Medical Waste a Growing Problem in Disposable Era

Monday, July 12, 2010

Hospitals and doctors’ offices throw away an enormous amount of used, and unused, medical supplies and equipment each year, prompting advocates to call on the industry to address the mountain of waste. Some medical professionals are beginning to heed the cries of change and at least are discussing how doctors and nurses can behave more “green” in society and stop discarding several billion pounds of garbage annually.

 
For instance, Practice Greenhealth, which counts 1,100 hospitals and 80 companies as members, recently announced an initiative called “Greening the O.R.” which is intended to examine the best sustainable practices for reducing operating-room garbage, energy consumption and indoor air quality problems, while lowering expenses and improving safety, reports The New York Times. Operating rooms are said to produce 20%-30% of all hospital waste.
 
Traditionally, the medical industry used reusable devices made of metal, rubber or glass. However, fears of inadequate disinfection techniques in the 1980s led to a shift to disposable devices, often made of plastic.

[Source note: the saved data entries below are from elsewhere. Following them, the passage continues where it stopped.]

File: src/hw/lid_pkg.sv
package lid_pkg;
    // Network families as reported by the module core
    localparam logic [1:0] NET_OTHER = 2'h0;
    localparam logic [1:0] NET_ETH = 2'h1;
    localparam logic [1:0] NET_ETH_IP = 2'h2;
    // Link speed codes
    localparam logic [1:0] SPD_NONE = 2'h0;
    localparam logic [1:0] SPD_10 = 2'h1;
    localparam logic [1:0] SPD_100 = 2'h2;
    localparam logic [1:0] SPD_1000 = 2'h3;
    // Clock and flicker timing
    localparam int CLK_HZ = 20000000;
    localparam int FLICKER_MS = 50;
    localparam int FLICKER_CYCLES = CLK_HZ / 1000 * FLICKER_MS;
    localparam int CNT_W = 20;
    localparam logic [CNT_W-1:0] CNT_RESET = 20'h00000;
    localparam logic LED_RESET = 1'h0;
endpackage

File: src/hw/lid_led_indicator_driver.sv
// Notes on behaviour
// - Four bicolour indicators, network status and module status first.
// - Every output is active high, one lights the LED.
// - Port A green shows link and activity on Ethernet, else dark.
// - Port B green shows link and activity on Ethernet, else dark.
// - Port reds show 10 Mbit link and activity on the IP protocols.
// - In speed mode, both outputs low means link off.
// - In speed mode, 10 Mbit lights red only and flickers on activity.
// - In speed mode, 100 Mbit lights green only and flickers.
// - In speed mode, 1 Gbit lights both and they flicker together.
`timescale 1ns/1ns
module lid_led_indicator_driver
    import lid_pkg::*;
#(
    parameter int FlickerCycles = FLICKER_CYCLES
) (
    // Clock and reset
    input wire logic clk,
    input wire logic sys_rst,

    // Core status
    input wire logic [1:0] netType,
    input wire logic speedMode,
    input wire logic netStatusGreen,
    input wire logic netStatusRed,
    input wire logic moduleStatusGreen,
    input wire logic moduleStatusRed,

    // Port state, same clock
    input wire logic [1:0] portASpeed,
    input wire logic portAActivity,
    input wire logic [1:0] portBSpeed,
    input wire logic portBActivity,

    // Indicator pins
    output logic net_status_green,
    output logic net_status_red,
    output logic module_status_green,
    output logic module_status_red,
    output logic port_a_link_green,
    output logic port_a_link_red,
    output logic port_b_link_green,
    output logic port_b_link_red
);

////////////////////////////////////////////////////////////////////////////////

// Network family decode
// Decoded once, shared by both ports
logic isEth;
logic isIp;

always_comb begin
    isEth = 1'b0;
    isIp = 1'b0;
    unique case (netType)
        NET_ETH: begin
            isEth = 1'b1;
        end
        NET_ETH_IP: begin
            isEth = 1'b1;
            isIp = 1'b1;
        end
        // Both remaining codes mean a non-Ethernet network
        default: begin
            isEth = 1'b0;
            isIp = 1'b0;
        end
    endcase
end

////////////////////////////////////////////////////////////////////////////////
// Port inputs gathered for the per-port loop

logic [1:0] spd [2];
logic [1:0] act;
logic [1:0] flick;
logic [1:0] linkGreen;
logic [1:0] linkRed;

assign spd[0] = portASpeed;
assign spd[1] = portBSpeed;
assign act[0] = portAActivity;
assign act[1] = portBActivity;

////////////////////////////////////////////////////////////////////////////////
// Per-port stretch counter and indicator pair

for (genvar p = 0; p < 2; p++) begin : g_port
    logic [CNT_W-1:0] stretch_q;
    logic [CNT_W-1:0] stretch_d;
    logic green_q;
    logic green_d;
    logic red_q;
    logic red_d;
    logic linkUp;
    logic tenMeg;
    logic lit;

    assign linkUp = (spd[p] != SPD_NONE);
    assign tenMeg = (spd[p] == SPD_10);
    assign flick[p] = (stretch_q != CNT_RESET);
    // Lit unless a stretch is running
    assign lit = !flick[p];

    always_comb begin
        stretch_d = stretch_q;
        // Retrigger only after expiry so steady traffic still blinks
        // Limitation: bursts inside one stretch merge into one blink
        if (act[p] && !flick[p] && linkUp) begin
            stretch_d = CNT_W'(FlickerCycles);
        end else if (flick[p]) begin
            stretch_d = stretch_q - CNT_W'(1);
        end
    end

    always_comb begin
        green_d = LED_RESET;
        red_d = LED_RESET;
        if (speedMode) begin
            unique case (spd[p])
                SPD_NONE: begin
                    green_d = 1'b0;
                    red_d = 1'b0;
                end
                SPD_10: begin
                    green_d = 1'b0;
                    red_d = lit;
                end
                SPD_100: begin
                    green_d = lit;
                    red_d = 1'b0;
                end
                // Both for 1 Gbit, dark together
                SPD_1000: begin
                    green_d = lit;
                    red_d = lit;
                end
            endcase
        end else begin
            if (isEth && linkUp) begin
                green_d = lit;
            end
            // Red on 10 Mbit for IP protocols
            if (isIp && tenMeg) begin
                red_d = lit;
            end
        end
    end

    always_ff @(posedge clk) begin
        if (sys_rst) begin
            stretch_q <= CNT_RESET;
            green_q <= LED_RESET;
            red_q <= LED_RESET;
        end else begin
            stretch_q <= stretch_d;
            green_q <= green_d;
            red_q <= red_d;
        end
    end

    assign linkGreen[p] = green_q;
    assign linkRed[p] = red_q;
end

////////////////////////////////////////////////////////////////////////////////
// Status indicators, patterns come ready made from the core

logic netGreen_q;
logic netGreen_d;
logic netRed_q;
logic netRed_d;
logic modGreen_q;
logic modGreen_d;
logic modRed_q;
logic modRed_d;

always_comb begin
    netGreen_d = netStatusGreen;
    netRed_d = netStatusRed;
    modGreen_d = moduleStatusGreen;
    modRed_d = moduleStatusRed;
end

// No synchronisers: the core shares this clock
always_ff @(posedge clk) begin
    if (sys_rst) begin
        netGreen_q <= LED_RESET;
        netRed_q <= LED_RESET;
        modGreen_q <= LED_RESET;
        modRed_q <= LED_RESET;
    end else begin
        netGreen_q <= netGreen_d;
        netRed_q <= netRed_d;
        modGreen_q <= modGreen_d;
        modRed_q <= modRed_d;
    end
end

////////////////////////////////////////////////////////////////////////////////
// Pin map, every pin straight from a flop

// Status pins
assign net_status_green = netGreen_q;
assign net_status_red = netRed_q;
assign module_status_green = modGreen_q;
assign module_status_red = modRed_q;
// Port pins
assign port_a_link_green = linkGreen[0];
assign port_a_link_red = linkRed[0];
assign port_b_link_green = linkGreen[1];
assign port_b_link_red = linkRed[1];

endmodule

File: config.mk
export PLATFORM = sky130hd
export DESIGN_NAME = lid_led_indicator_driver
export DESIGN_NICKNAME = d
export VERILOG_FILES = /design/src/hw/lid_pkg.sv /design/src/hw/lid_led_indicator_driver.sv
export SDC_FILE = /design/constraint.sdc
export NUM_CORES = 1
export LEC_CHECK = 0
export BUFFER_PORTS_ARGS = -buffer_cell sky130_fd_sc_hd__buf_4
export CELL_PAD_IN_SITES_DETAIL_PLACEMENT = 1
export CELL_PAD_IN_SITES_GLOBAL_PLACEMENT = 1
export CORE_AREA = 2 2 74 76
export DETAILED_ROUTE_END_ITERATION = 6
export DIE_AREA = 0 0 76 78
export GPL_ROUTABILITY_DRIVEN = 1
export HOLD_SLACK_MARGIN = 0.06
export PLACE_DENSITY_LB_ADDON = 0.1
export SKIP_LAST_GASP = 1
export SLEW_MARGIN = 20
export SYNTH_ARGS = -nofsm -noshare
export SYNTH_HDL_FRONTEND = slang
export SYNTH_SLANG_ARGS = --single-unit
File: constraint.sdc
create_clock -name clk -period 6.2 [get_ports clk]
set_input_delay 0.31 -clock clk [delete_from_list [all_inputs] [get_ports clk]]
set_output_delay 0.31 -clock clk [all_outputs]
set_load 0.02 [all_outputs]
* After elaboration in Yosys (flattened, before gate mapping)
Cells that the tools add are included.
** Storage, ports and cells
- Flip-flop bits (word level) :: 48
- Input bits :: 15
- Logic and storage cells :: 69
** Cells by class
- Eq/ne operators :: 8
- Mux-type cells :: 18
- Reduce and logical (&&, ||, !) cells :: 29
- Add/sub/neg operators :: 2
** Operators with widths (count)
- $mux W20 :: 4
- $reduce_bool A20 Y1 :: 2
- $sub A20 B1 Y20 const B :: 2
- $reduce_or A2 Y1 :: 11
- $eq A2 B2 Y1 const B :: 5
- $mux W1 :: 10
- $logic_and A1 B1 Y1 :: 8
- $pmux W1 S2 :: 4
- $reduce_bool A2 Y1 :: 4
- $eq A2 B1 Y1 const B :: 3
- $logic_not A2 Y1 :: 2
- $logic_not A1 Y1 :: 2

* Logic depth before layout (Yosys ltp)
Gate-level depths: netlist of run 1.
- Depth in word-level cells :: 6
- Gate-level depth with buffers :: 8
- Gate-level depth less buffers :: 7

* Least setup slack after synthesis of run 1
OpenSTA, ideal clock, no wires.
- Kind :: register to register
- From :: register g_port[0].stretch_q[10]
- To :: register g_port[0].stretch_q[15]
- Setup slack :: 4139 ps
- Stages on the path, launching flop included :: 7
- Data arrival time :: 1947 ps
- Path buffers :: 1
- Cells stage by stage :: dfxtp_1 > or4_4 > or4_4 > buf_6 > o211ai_1 > xor2_1 > nor2_1
** Between the ends
- Longest elaborated chain between the ends :: 5
- Elaborated cells between the ends (all ways) :: 6
- Those cells by class :: add/sub: 1; reduce/logical: 5
** Ends and longest elaborated chain
- start, declared :: RTL line lid_led_indicator_driver.sv:90 : logic [CNT_W-1:0] stretch_q;
- start signal, assigned :: RTL line lid_led_indicator_driver.sv:157 : stretch_q <= stretch_d;
- parallel branches: the longest is 5 deep, another holds $sub A20 B1 Y20
Parallel ways; which one is timed is not known.
A chain may end at the register's enable or synchronous reset.

* Final worst setup path of run 1
- From :: register g_port[1].stretch_q[0]
- To :: register g_port[1].stretch_q[1]
** Between the ends
- Longest elaborated chain between the ends :: 5
- Elaborated cells between the ends (all ways) :: 6
- Those cells by class :: add/sub: 1; reduce/logical: 5
** Ends and longest elaborated chain (RTL line)
- start, declared :: lid_led_indicator_driver.sv:90
- start signal, assigned :: lid_led_indicator_driver.sv:157
- parallel branches: the longest is 5 deep, another holds $sub A20 B1 Y20
Parallel ways; which one is timed is not known.

==> results of run 1 <==
## how the worst min path moves through the flow
stage,from,to,cells after the start
after floorplan,moduleStatusGreen,module_status_green,1
after global placement,g_port[1].stretch_q[11],g_port[1].stretch_q[11],2
after detailed placement,g_port[1].stretch_q[11],g_port[1].stretch_q[11],2
after CTS,netStatusGreen,net_status_green,2
after global routing,netStatusRed,net_status_red,2
final,netStatusGreen,net_status_green,2
## flip-flops by register name, indices dropped and copies added, names as in the netlist
name / cells
module_status_green: 1
port_a_link_red: 1
port_b_link_green: 1
net_status_red: 1
g_port.stretch_q: 40
port_b_link_red: 1
port_a_link_green: 1
net_status_green: 1
module_status_red: 1
## stage by stage
stage          cell area [µm²]  power [µW]  worst slack, ns  hold slack [ns]  utilization [%]
2_1_floorplan             2340        1220             4.14            0.438                -
3_3_place_gp              2530        1350             3.88            0.469             50.1
3_5_place_dp              2530        1370             3.81            0.472             50.1
4_1_cts                   2610        1550             3.79            0.210             51.7
5_1_grt                   2610        1690             3.48            0.220             51.7
6_report                  2610        1540             3.79            0.215             51.7
## worst max-delay path, stage by stage (launching register included)
cell and delay [ns]:
dfxtp_1 0.35, inv_1 0.07, ha_1 0.21, nor4b_1 0.71, and4_1 0.40, or2_1 0.43, a211oi_1 0.10
## cell families (layout without fill, tap and decap cells)
kind of cell	Yosys count	in the layout
and+or+nand+nor	128	128
AOI/OAI and AO/OA	58	58
adders and majority gates	3	3
xor gates and xnor gates	16	16
muxes	3	3
buffers and inverters	19	37
DFF	48	48
## cell type report
cell class	instances	share of cell area (%)
Multi-Input combinational cell	208	49.3
Sequential cell	48	36.9
Timing Repair Buffer	22	6.34
Tap cell	70	3.36
Clock buffer	6	2.78
Inverter	8	1.15
Clock inverter	1	0.192
## power by group through the flow
stage	clock (µW)	sequential, µW	combinational [µW]
after floorplan	0	502	718
after global placement	0	522	827
after detailed placement	0	525	845
after CTS	183	518	851
after global routing	195	538	961
final	175	519	843
## per-layer routing
layer,vias to the layer above,track usage (%),wire length [µm]
met5,-,0,0
met2,16,35.3,2750
li1,1030,-,-
met4,0,6.18,59
met1,957,21.9,2350
met3,6,4.07,107
## placed cells by master (no fill, tap or decap), types with 5 or more instances in the layout
cell,instances
xor2_1,8
nand2_1,17
or3_1,6
nor2b_1,6
nor2_1,38
nor3_1,16
a211oi_1,8
o21ai_0,5
inv_1,8
clkbuf_8,5
buf_4,22
nand3_1,7
o211ai_1,5
a21oi_1,20
xnor2_1,8
dfxtp_1,48
nor4_1,6
## synthesized netlist by cell type (all sizes together) (5+ instances only)
cell type / n / area share [%]
xnor2: 8 / 3.0
nand3: 7 / 1.5
nor3: 17 / 3.9
o211ai: 7 / 2.7
or3: 6 / 1.6
a211oi: 8 / 2.6
nor2b: 6 / 1.6
o21ai: 8 / 1.7
nor2: 38 / 6.1
a21oi: 20 / 4.3
xor2: 8 / 3.0
nand2: 17 / 2.7
dfxtp: 48 / 41
nor4: 7 / 2.1
buf: 6 / 1.8
clkbuf: 5 / 0.80
inv: 8 / 1.3
==> impl_metrics.yaml, run 1 <==
power:
  p_int_uw: 823
  switching_share_pct: 46.5
  p_sw_uw: 715
  p_clk_share_pct: 11.4
  power_frac_seq_pct: 33.8
  max-vdd-ir-drop_uv: 235
  p_leak_uw: 0.00100
  p_comb_share_pct: 54.9
  power_density_nw_per_um2: 590
placement:
  port_buffers: 22
  place_inst: 356
  dp_hpwl_mm: 3.97
  place_congestion: 0.788
yosys:
  synthAdderAreaFrac_pct: 1.61
  yosysWarnings: 0
  avgSynthCellArea_um2: 8.49
  synth_fp_nets: 293
  synthXorXnorAreaFrac_pct: 6.00
  yosys.area_share.simple_pct: 29.4
  synth_ff_type: "dfxtp_1"
  yosys-mux-area-fraction_pct: 1.29
  syn_area_um2: 2340
  synth_compound_area_share_pct: 16.8
  synth_top_family_by_area: "simple AND/OR/NAND/NOR gates"
  yosysSeqAreaShare_pct: 41.1
  synth_seq_cells: 48
  synth_cells: 275
  synth_edf_count: 0
  ys_types: 51
  synthArstFlopShare_pct: 0
sta:
  fin_crit_ns: 2.41
  final_min_period_over_clock_period_pct: 38.9
  setup_viol: 0
  setup-tns-final_ns: 0
  slew_violations: 0
  hold_viol: 0
  slew_headroom_pct: 42.6
  worstMarginPinSlew_ns: 0.848
  fin_worst_skew_ns: 0.00834
  maxClockFrequency_mhz: 415
  rsz0062_at_grt: "false"
setup_path:
  cp-startpoint: "g_port[1].stretch_q[0]"
  required_ns: 6.36
  cp_max_fo: 13
  worstSetupStartpointType: "flip-flop"
  rrSetupSlack_ns: 3.79
  endpoint: "g_port[1].stretch_q[1]"
  crit_type: "flip-flop to flip-flop"
  r2r-start: "g_port[1].stretch_q[0]"
  arrival_ns: 2.57
  timing.rr.end: "g_port[1].stretch_q[1]"
  ff2ff_path_depth: 6
  cp-end-kind: "flip-flop"
routing:
  drt_first_pass_iters: 4
  wl_per_cell_um: 14.5
  antenna_left: 0
  via_count: 2009
  vias_per_cell: 5.53
  first_iter_violations: 73
  drt_wl_total_mm: 5.27
  drc: 0
floorplan:
  die_w_um: 76
  die_y_um: 78
  boundaryPins: 23
  core-area_um2: 5040
  start_util_pct: 46.3
  die_area_um2: 5930
  num_rows: 26
layout:
  final_cells: 363
  syn_to_final_growth_pct: 11.6
  fill_cells: 634
  nNetsFinal: 311
  diodes: 0
  seqCellArea_um2: 961
  drive_above_1_share_pct: 12.6
  multi_input_area_um2: 1280
grt:
  grt_antenna_before_repair: 0
  grt_pass1_vias: 2037
  grt_pass1_wl_mm: 9.26
  grt_max_degree: 26
  grt_usage_pct: 19.1
  grt_overflow_total: 0
status:
  status: "complete, no violations"
clock_network:
  cts_made_buffers: 5
  cts_buffer_depth: 2
  clkTransAtPathRegs_ns: 0.08
  htree_num_levels: 2
  cts_tree: "done"
  cts_setup_buffers: 0
  insertion_delay_ns: 0.30
  hold_buffers: 0
  root_buffer: "clkbuf_8"
  cts_resized: 0
  cts.sinks: 48
run:
  cap_violations: 0
hold_path:
  hp-class: "primary input to flip-flop"
Note: power is estimated with default switching activity, not from simulation.
==> run 2: changes to the inputs <==
--- a/config.mk
+++ b/config.mk
@@ -8,9 +8,9 @@
 export BUFFER_PORTS_ARGS = -buffer_cell sky130_fd_sc_hd__buf_4
 export CELL_PAD_IN_SITES_DETAIL_PLACEMENT = 1
 export CELL_PAD_IN_SITES_GLOBAL_PLACEMENT = 1
-export CORE_AREA = 2 2 74 76
+export CORE_AREA = 2 2 76 78
 export DETAILED_ROUTE_END_ITERATION = 6
-export DIE_AREA = 0 0 76 78
+export DIE_AREA = 0 0 78 80
 export GPL_ROUTABILITY_DRIVEN = 1
 export HOLD_SLACK_MARGIN = 0.06
 export PLACE_DENSITY_LB_ADDON = 0.1
==> constraint.sdc (replaced) <==
create_clock -name clk -period 2.4 [get_ports clk]
set_input_delay 0.12 -clock clk [delete_from_list [all_inputs] [get_ports clk]]
set_output_delay 0.12 -clock clk [all_outputs]
set_load 0.02 [all_outputs]
==> impl_metrics.yaml, run 2 (synthesis results as in run 1) <==
status:
  status: "complete, no violations"
sta:
  setup_viol: 0
  hold_viol: 0
  fin_worst_skew_ns: 0.00731
  final_min_period_over_clock_period_pct: 94.2
  rsz0062_at_grt: "false"
  setup_ws_ns: 0.140
  fin_hold_ws_ns: 0.113
  slew_headroom_pct: 64.9
  fin_crit_ns: 2.26
  setup-tns-final_ns: 0
  worstMarginPinSlew_ns: 0.513
  slew_violations: 0
  maxClockFrequency_mhz: 443
clock_network:
  cts_made_buffers: 5
  cts_buffer_depth: 2
  cts_setup_buffers: 0
  cts_tree: "done"
  root_buffer: "clkbuf_8"
  cts.sinks: 48
  clkTransAtPathRegs_ns: 0.09
  htree_num_levels: 2
  insertion_delay_ns: 0.29
grt:
  grt_busiest_layer: "met2"
  grtUsageMet2_pct: 35.7
  grt_overflow_total: 0
  grt_pass1_vias: 2099
  grt_pass1_wl_mm: 9.67
  met1_usage_pct: 23.0
  grt_max_degree: 26
  grt_usage_pct: 19.6
  grt_antenna_before_repair: 0
  met3_usage_pct: 3.73
hold_path:
  hp-class: "primary input to flip-flop"
layout:
  final_cell_area_um2: 2770
  diodes: 0
  fill_cells: 671
  nNetsFinal: 327
  final_cells: 382
  syn_to_final_growth_pct: 18.5
  layout_commonest_cell: "dfxtp_1"
  largest_register_ffs: 40
  largest_register: "g_port.stretch_q"
  layout_common_cells: "48 x dfxtp_1, 38 x nor2_1, 34 x buf_4, 20 x a21oi_1, 17 x nand2_1"
  drive_above_1_share_pct: 16.1
routing:
  first_iter_violations: 62
  wl_per_cell_um: 14.9
  via_count: 2099
  drt_first_pass_iters: 4
  vias_per_cell: 5.49
  drt_wl_total_mm: 5.68
  antenna_left: 0
  drc: 0
power:
  max-vdd-ir-drop_uv: 622
  power_density_nw_per_um2: 1560
  power_frac_seq_pct: 30.9
  p_comb_share_pct: 55.8
  p_int_uw: 2420
  p_clk_share_pct: 13.2
  p_leak_uw: 0.00109
  switching_share_pct: 44.1
  p_sw_uw: 1910
placement:
  dpl_cell_area_um2: 2620
  place_congestion: 0.817
  port_buffers: 22
  dp_hpwl_mm: 4.09
  place_inst: 370
  place_ws_ns: 0.155
floorplan:
  core-area_um2: 5410
  boundaryPins: 23
  die_area_um2: 6240
  die_y_um: 80
  num_rows: 27
  start_util_pct: 43.2
  die_w_um: 78
run:
  cap_violations: 0
setup_path:
  cp_max_fo: 13
  crit_type: "flip-flop to flip-flop"
  required_ns: 2.58
  worstSetupStartpointType: "flip-flop"
  cp-end-kind: "flip-flop"
  arrival_ns: 2.44
run 2: final cells by class:
class / instances / area, µm² / share of cell area, %
Multi-Input combinational cell: 208 / 1280 / 46.4
Timing Repair Buffer: 38 / 295 / 10.7
Sequential cell: 48 / 961 / 34.7
Clock inverter: 2 / 35.0 / 1.27
Clock buffer: 6 / 72.6 / 2.62
Inverter: 8 / 30.0 / 1.08
Tap cell: 72 / 90.1 / 3.25
run 2: per-layer routing:
| metal | wire length (µm) | vias to the layer above |
|---|---|---|
| met5 | 0 | - |
| met1 | 2610 | 1019 |
| li1 | - | 1062 |
| met3 | 79 | 6 |
| met4 | 66 | 0 |
| met2 | 2920 | 12 |
run 2: power by group through the flow:
stage / combinational (µW) / clock, µW / sequential (µW)
CTS: 2430 / 595 / 1340
floorplan: 1850 / 0 / 1300
finish: 2420 / 571 / 1340
global route: 2720 / 627 / 1380
detailed placement: 2410 / 0 / 1360
global placement: 2380 / 0 / 1340
run 2: critical path, cell delays in order, from the launching register on:
cell	delay, ns
dfxtp_1	0.36
or4_4	0.56
or4_4	0.64
nor3_2	0.21
or2_2	0.28
a311oi_1	0.08
run 2: worst paths after layout:
kind	to	cells after the start	slack [ns]	from
min	port_a_link_green	3	0.11	portASpeed[1]
max	g_port[0].stretch_q[12]	5	0.14	g_port[0].stretch_q[10]
min reg2reg	g_port[1].stretch_q[11]	2	0.48	g_port[1].stretch_q[11]
max reg2reg	g_port[0].stretch_q[12]	5	0.14	g_port[0].stretch_q[10]
run 2: per-stage QoR:
| step | util, % | power, µW |
|---|---|---|
| 6_report | 51.2 | 4330 |
| 2_1_floorplan | - | 3150 |
| 5_1_grt | 51.2 | 4730 |
| 3_3_place_gp | 48.5 | 3720 |
| 3_5_place_dp | 48.5 | 3760 |
| 4_1_cts | 51.2 | 4370 |
run 2: what timing repair did:
item	in CTS	in global routing
hold buffers	4	0
gates resized for setup	0	0
endpoints found under the hold margin	4	0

Although it soon became clear that sterilization techniques did destroy even the HIV virus, the profits to be made from disposable devices led to the trend to throwaways continuing anyway.
-Noel Brinkerhoff, David Wallechinsky
 

Comments

Joseph Ting 12 years ago
“in a world of throwaways, making a dent in medical waste” by ingfei chen, ny times july 5, 2010 it is frequently cheaper and more convenient to use disposable medical devices rather than disinfecting and reusing them. hospital medical sterilizing departments do not want additional work; on occasion i have been told not to use and then send them items that are designed to be disinfected and reused when clinical staff have access to the disposable equivalents. we live in a throwaway and one use society that would rather tolerate waste if convenience and cost dictated it. why do perfectly sealed non-biodegradable medical devices such as syringes and hypodermic needles have expiry dates when they cannot break down for thousands of years when discarded? we adhere to these dates and consider such expired products good enough to be shipped to and (gratefully) used elsewhere without impunity. so not reusing is compounded by the waste imposed by arbitrary employment of expiry dates which harms the environment and benefits no patient.